-------- PROVIDED INFORMATION
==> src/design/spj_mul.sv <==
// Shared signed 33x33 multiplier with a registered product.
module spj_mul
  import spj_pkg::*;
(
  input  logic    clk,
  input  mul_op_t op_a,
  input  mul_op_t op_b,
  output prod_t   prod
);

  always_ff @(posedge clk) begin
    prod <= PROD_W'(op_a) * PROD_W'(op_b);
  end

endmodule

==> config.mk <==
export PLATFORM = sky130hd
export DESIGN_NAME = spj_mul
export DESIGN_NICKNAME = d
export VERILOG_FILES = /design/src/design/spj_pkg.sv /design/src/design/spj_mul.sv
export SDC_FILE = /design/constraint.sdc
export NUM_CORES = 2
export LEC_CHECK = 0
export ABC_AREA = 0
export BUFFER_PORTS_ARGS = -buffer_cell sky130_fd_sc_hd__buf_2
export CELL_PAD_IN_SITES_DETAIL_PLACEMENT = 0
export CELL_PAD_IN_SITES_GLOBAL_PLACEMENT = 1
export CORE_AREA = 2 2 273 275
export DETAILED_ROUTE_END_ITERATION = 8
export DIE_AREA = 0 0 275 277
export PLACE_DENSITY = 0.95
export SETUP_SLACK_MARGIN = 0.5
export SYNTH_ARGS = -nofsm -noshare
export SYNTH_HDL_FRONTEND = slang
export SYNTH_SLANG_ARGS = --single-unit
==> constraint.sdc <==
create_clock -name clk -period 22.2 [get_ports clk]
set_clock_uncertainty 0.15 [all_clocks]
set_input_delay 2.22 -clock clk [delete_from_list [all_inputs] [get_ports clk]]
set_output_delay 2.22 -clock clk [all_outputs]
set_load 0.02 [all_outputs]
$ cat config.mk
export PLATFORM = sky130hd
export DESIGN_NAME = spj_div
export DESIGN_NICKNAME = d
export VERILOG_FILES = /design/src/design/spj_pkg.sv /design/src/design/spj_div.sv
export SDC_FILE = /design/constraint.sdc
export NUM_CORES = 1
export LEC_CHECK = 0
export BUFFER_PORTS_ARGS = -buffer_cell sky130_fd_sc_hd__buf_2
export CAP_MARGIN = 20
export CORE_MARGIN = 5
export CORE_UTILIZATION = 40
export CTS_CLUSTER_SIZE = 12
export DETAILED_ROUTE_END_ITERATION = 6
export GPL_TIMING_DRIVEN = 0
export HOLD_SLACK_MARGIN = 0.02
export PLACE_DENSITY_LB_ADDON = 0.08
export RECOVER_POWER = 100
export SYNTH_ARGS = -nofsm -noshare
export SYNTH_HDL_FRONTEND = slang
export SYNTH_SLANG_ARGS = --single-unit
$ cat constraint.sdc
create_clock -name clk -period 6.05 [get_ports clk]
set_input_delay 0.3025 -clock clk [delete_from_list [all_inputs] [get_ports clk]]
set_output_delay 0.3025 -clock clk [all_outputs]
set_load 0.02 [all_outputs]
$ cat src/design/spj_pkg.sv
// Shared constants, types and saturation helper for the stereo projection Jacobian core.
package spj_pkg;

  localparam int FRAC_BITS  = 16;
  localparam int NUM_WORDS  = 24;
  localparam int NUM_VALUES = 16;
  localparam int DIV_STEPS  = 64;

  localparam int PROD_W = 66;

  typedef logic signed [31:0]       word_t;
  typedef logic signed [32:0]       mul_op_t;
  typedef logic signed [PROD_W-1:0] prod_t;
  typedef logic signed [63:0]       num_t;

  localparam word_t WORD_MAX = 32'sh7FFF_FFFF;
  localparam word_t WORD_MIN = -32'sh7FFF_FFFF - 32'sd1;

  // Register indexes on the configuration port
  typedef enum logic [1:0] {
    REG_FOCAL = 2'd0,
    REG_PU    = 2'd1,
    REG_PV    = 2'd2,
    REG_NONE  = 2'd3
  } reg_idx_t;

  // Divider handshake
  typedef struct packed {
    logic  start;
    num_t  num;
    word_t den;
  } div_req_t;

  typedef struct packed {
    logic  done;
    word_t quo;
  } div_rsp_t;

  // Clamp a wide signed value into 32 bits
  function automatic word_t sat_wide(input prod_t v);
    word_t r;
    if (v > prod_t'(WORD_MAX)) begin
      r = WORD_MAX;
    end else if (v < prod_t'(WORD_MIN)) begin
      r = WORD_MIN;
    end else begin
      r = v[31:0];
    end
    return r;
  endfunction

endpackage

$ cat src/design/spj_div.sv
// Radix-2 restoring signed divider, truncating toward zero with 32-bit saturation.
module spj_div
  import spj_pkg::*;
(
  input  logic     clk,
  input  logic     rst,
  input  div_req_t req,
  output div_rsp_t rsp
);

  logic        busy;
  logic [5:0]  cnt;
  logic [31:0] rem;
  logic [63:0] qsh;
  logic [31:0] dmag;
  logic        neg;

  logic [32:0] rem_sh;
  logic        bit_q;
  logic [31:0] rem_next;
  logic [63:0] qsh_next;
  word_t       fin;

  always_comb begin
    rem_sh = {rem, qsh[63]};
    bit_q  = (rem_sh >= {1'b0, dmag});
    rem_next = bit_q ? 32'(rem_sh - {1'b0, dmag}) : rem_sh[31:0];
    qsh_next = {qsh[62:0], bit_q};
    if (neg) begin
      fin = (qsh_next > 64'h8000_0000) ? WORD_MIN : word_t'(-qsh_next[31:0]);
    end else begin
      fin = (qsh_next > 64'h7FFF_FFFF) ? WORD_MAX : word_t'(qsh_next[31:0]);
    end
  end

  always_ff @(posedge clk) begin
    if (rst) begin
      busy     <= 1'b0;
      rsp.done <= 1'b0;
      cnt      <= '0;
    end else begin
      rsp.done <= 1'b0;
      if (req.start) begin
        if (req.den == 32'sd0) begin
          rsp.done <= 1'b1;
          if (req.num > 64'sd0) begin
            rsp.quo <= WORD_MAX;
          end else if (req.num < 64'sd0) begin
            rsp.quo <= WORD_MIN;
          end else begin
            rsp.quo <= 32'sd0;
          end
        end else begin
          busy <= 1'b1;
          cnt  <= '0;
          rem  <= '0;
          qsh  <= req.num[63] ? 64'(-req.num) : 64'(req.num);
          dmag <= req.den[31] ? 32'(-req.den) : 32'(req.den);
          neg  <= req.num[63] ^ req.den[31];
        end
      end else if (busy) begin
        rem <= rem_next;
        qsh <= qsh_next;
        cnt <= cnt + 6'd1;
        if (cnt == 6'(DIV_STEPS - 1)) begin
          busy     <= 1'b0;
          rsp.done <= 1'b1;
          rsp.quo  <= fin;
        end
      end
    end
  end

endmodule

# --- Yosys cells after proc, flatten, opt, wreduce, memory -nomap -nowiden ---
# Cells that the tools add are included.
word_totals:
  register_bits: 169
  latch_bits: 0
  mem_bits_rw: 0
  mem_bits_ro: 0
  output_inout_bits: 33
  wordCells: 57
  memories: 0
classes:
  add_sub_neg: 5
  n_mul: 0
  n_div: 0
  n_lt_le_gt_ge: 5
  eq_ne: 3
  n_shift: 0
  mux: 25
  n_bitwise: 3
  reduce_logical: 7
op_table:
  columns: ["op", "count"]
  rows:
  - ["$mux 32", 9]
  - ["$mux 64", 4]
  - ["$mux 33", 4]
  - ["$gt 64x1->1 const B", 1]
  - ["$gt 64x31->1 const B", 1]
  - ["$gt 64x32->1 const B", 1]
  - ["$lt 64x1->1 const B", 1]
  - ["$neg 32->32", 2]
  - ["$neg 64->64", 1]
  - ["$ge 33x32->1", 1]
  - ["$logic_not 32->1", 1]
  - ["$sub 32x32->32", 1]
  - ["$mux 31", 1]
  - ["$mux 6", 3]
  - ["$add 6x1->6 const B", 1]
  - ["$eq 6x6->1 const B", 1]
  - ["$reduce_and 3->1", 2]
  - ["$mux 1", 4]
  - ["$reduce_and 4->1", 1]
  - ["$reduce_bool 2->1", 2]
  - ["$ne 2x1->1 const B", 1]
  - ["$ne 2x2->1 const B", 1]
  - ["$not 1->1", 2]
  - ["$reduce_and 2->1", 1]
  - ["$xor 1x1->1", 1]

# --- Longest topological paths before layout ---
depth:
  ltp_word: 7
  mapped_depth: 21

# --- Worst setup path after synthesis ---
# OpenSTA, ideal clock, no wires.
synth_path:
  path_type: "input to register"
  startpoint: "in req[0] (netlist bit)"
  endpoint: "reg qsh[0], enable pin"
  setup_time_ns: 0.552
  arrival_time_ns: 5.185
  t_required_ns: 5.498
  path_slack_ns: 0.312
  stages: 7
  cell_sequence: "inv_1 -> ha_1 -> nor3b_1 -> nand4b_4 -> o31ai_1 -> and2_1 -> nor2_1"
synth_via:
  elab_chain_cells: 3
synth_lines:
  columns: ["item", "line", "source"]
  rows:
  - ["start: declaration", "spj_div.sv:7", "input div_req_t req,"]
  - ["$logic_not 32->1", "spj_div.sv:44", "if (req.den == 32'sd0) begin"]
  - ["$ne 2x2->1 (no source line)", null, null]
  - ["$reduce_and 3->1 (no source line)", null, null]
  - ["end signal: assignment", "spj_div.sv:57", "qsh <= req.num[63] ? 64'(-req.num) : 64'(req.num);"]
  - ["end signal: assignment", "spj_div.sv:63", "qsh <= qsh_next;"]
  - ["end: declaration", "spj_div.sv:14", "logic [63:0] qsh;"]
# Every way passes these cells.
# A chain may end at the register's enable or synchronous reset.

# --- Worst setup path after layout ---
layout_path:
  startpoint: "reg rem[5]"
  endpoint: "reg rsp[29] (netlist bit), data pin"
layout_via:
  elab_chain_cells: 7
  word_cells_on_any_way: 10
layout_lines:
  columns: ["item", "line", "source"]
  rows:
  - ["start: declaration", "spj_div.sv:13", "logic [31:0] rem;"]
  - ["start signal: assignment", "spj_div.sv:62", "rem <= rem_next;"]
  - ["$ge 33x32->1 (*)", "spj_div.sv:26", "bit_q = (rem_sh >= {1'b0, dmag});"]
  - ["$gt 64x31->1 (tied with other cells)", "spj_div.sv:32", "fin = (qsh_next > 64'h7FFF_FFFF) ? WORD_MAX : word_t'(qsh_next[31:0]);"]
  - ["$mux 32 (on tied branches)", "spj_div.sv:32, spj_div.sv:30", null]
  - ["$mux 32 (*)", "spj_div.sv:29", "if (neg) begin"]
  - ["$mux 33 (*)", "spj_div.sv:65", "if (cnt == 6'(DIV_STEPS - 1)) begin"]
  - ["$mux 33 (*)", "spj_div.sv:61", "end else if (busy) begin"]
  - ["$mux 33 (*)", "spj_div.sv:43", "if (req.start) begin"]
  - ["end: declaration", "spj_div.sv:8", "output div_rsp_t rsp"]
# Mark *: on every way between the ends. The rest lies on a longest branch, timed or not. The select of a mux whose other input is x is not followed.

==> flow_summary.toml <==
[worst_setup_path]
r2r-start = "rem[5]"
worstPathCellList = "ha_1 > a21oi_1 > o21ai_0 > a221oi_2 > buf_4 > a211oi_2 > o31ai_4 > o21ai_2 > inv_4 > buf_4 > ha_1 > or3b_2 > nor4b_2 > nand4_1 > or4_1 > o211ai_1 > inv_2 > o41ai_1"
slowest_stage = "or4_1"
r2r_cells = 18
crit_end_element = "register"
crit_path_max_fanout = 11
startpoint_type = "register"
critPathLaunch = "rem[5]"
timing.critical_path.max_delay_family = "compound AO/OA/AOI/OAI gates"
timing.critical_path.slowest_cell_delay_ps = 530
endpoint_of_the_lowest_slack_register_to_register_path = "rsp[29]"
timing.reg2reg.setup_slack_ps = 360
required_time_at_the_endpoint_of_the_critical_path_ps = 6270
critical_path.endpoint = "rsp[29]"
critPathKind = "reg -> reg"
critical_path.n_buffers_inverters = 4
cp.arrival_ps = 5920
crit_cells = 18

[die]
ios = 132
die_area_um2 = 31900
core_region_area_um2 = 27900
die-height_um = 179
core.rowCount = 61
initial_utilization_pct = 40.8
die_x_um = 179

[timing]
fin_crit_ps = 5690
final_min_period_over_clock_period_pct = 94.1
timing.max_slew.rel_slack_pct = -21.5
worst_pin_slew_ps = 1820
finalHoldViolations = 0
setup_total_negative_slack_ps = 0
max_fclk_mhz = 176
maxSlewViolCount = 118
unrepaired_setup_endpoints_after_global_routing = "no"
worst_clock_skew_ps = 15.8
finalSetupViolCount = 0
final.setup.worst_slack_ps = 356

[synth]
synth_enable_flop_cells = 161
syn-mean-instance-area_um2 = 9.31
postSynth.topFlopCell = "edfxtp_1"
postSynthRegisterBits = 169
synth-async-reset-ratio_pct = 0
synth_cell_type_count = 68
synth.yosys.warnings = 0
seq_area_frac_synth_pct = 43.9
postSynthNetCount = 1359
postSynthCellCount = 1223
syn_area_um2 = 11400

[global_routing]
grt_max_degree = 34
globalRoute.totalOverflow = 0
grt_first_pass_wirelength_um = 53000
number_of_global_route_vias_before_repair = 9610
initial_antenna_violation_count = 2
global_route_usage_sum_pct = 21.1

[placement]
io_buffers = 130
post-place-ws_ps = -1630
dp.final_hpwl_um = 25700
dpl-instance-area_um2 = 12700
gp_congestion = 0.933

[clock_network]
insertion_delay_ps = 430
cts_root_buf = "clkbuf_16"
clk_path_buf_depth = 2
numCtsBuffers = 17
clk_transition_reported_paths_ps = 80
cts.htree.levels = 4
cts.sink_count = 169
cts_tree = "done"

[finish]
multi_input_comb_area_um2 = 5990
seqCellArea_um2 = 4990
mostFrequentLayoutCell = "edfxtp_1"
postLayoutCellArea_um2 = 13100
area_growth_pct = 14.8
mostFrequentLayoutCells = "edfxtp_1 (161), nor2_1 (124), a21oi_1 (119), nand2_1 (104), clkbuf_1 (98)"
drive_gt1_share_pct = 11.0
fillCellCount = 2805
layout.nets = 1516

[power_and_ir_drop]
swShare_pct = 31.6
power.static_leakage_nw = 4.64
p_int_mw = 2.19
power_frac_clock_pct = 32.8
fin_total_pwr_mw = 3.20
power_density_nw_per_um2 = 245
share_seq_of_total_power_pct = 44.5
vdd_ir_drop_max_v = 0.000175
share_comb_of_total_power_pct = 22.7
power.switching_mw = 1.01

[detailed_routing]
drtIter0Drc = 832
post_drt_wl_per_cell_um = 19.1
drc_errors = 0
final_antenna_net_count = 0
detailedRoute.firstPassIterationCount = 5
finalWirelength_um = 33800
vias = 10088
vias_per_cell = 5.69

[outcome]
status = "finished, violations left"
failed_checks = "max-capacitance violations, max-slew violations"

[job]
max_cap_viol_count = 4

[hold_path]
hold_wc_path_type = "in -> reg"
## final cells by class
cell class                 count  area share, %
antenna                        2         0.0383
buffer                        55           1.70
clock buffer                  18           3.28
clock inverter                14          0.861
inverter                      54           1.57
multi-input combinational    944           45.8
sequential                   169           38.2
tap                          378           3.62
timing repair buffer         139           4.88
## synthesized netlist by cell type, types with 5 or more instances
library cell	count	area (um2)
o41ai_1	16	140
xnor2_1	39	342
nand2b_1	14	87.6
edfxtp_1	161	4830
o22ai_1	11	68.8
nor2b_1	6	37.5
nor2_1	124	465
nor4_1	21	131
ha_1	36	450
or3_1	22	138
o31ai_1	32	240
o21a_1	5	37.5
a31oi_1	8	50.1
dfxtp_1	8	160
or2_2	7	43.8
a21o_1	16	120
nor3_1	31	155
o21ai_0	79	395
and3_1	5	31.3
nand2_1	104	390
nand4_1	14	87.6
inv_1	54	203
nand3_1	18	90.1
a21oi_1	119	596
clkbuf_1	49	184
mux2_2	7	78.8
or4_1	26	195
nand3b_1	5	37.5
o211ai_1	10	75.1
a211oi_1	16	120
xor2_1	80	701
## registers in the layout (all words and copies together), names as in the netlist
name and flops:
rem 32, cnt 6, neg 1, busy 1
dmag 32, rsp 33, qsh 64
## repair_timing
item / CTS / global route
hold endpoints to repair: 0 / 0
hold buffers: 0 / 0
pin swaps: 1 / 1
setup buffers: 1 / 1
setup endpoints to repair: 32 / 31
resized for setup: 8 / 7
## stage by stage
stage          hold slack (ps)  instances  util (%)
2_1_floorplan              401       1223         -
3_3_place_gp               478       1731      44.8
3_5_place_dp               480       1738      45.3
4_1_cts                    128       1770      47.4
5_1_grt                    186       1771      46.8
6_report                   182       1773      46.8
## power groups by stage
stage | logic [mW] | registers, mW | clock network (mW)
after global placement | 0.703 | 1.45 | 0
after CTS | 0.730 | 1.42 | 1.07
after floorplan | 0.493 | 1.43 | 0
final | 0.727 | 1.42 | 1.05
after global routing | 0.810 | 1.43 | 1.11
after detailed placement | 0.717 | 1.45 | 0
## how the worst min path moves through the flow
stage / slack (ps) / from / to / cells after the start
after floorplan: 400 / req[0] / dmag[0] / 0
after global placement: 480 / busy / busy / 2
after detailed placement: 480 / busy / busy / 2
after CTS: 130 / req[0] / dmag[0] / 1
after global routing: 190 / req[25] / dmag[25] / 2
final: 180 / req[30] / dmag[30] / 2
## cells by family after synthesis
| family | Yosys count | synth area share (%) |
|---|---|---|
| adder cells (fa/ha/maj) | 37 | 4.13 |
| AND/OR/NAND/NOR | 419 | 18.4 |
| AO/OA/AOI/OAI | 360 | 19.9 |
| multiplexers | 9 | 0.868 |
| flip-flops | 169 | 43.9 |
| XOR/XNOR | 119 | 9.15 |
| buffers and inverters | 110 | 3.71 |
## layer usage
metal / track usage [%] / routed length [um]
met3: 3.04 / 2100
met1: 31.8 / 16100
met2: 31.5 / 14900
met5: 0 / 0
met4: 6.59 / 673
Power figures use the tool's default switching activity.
----------------
PROBLEM STATEMENT:
Only a number is expected: how many lines of the data include the string "null".

SOLUTION:
3